YOUR GOAL: In the entries below, find every line with "nets" and copy it.

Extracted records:
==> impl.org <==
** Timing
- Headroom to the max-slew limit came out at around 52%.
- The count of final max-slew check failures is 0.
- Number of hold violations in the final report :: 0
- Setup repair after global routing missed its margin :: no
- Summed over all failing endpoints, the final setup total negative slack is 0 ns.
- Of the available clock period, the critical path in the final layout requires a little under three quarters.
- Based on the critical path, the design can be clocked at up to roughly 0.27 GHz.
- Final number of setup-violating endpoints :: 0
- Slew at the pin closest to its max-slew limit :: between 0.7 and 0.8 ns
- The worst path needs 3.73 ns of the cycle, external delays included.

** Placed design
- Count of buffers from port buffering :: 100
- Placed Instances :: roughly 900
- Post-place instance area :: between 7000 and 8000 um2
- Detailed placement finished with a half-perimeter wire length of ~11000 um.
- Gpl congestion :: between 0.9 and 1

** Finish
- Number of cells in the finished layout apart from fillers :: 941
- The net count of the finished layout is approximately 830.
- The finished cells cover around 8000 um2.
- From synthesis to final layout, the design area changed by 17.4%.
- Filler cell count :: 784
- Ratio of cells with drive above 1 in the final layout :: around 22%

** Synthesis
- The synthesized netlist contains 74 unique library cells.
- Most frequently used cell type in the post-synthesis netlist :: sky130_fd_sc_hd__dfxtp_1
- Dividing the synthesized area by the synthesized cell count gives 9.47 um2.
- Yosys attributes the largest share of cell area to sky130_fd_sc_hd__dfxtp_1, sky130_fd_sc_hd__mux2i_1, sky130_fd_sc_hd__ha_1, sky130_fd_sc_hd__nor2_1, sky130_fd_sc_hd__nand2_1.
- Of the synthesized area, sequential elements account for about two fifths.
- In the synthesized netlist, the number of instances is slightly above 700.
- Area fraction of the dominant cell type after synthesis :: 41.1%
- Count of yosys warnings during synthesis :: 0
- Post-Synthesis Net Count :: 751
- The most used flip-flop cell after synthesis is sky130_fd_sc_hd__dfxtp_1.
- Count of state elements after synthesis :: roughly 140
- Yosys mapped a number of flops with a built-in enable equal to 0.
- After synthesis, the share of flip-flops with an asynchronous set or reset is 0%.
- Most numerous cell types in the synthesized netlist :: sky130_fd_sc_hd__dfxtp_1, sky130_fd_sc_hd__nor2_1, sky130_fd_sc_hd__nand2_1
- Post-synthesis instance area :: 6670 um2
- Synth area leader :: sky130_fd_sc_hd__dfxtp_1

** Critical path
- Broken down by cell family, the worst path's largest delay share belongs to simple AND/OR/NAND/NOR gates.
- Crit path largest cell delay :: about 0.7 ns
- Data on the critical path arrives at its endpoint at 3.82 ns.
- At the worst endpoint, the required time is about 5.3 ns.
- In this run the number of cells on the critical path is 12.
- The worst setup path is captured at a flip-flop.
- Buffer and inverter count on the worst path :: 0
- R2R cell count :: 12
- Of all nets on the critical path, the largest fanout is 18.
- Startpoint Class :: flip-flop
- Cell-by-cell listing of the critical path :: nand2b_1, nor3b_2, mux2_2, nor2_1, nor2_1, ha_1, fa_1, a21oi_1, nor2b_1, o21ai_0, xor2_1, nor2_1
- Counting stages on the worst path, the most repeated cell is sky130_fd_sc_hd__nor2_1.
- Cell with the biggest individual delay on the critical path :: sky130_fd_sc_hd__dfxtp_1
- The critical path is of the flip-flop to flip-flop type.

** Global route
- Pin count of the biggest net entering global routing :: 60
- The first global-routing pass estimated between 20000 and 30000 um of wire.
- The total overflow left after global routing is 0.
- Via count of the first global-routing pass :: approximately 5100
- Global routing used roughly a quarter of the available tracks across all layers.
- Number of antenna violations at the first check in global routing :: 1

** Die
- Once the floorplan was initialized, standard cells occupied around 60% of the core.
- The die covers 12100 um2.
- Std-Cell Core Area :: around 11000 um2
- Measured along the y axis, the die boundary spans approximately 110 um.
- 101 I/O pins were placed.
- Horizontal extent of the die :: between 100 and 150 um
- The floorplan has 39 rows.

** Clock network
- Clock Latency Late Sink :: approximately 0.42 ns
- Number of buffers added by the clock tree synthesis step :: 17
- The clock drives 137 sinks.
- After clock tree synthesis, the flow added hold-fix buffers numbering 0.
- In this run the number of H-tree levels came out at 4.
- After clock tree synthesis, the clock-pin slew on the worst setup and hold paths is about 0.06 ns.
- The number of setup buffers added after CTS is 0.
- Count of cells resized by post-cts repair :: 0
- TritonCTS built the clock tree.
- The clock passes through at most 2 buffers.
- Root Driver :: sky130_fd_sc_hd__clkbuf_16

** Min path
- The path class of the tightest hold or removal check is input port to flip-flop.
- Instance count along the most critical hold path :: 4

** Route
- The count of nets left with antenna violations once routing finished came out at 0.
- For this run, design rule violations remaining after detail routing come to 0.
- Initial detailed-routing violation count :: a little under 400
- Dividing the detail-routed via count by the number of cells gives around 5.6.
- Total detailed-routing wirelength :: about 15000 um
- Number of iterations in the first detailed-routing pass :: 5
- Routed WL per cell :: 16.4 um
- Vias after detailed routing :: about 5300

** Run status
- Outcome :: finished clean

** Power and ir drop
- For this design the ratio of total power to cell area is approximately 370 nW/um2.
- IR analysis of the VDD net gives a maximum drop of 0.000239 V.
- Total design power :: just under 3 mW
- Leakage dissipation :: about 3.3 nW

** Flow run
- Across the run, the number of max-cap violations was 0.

THE ANSWER:
- Of all nets on the critical path, the largest fanout is 18.
- The count of nets left with antenna violations once routing finished came out at 0.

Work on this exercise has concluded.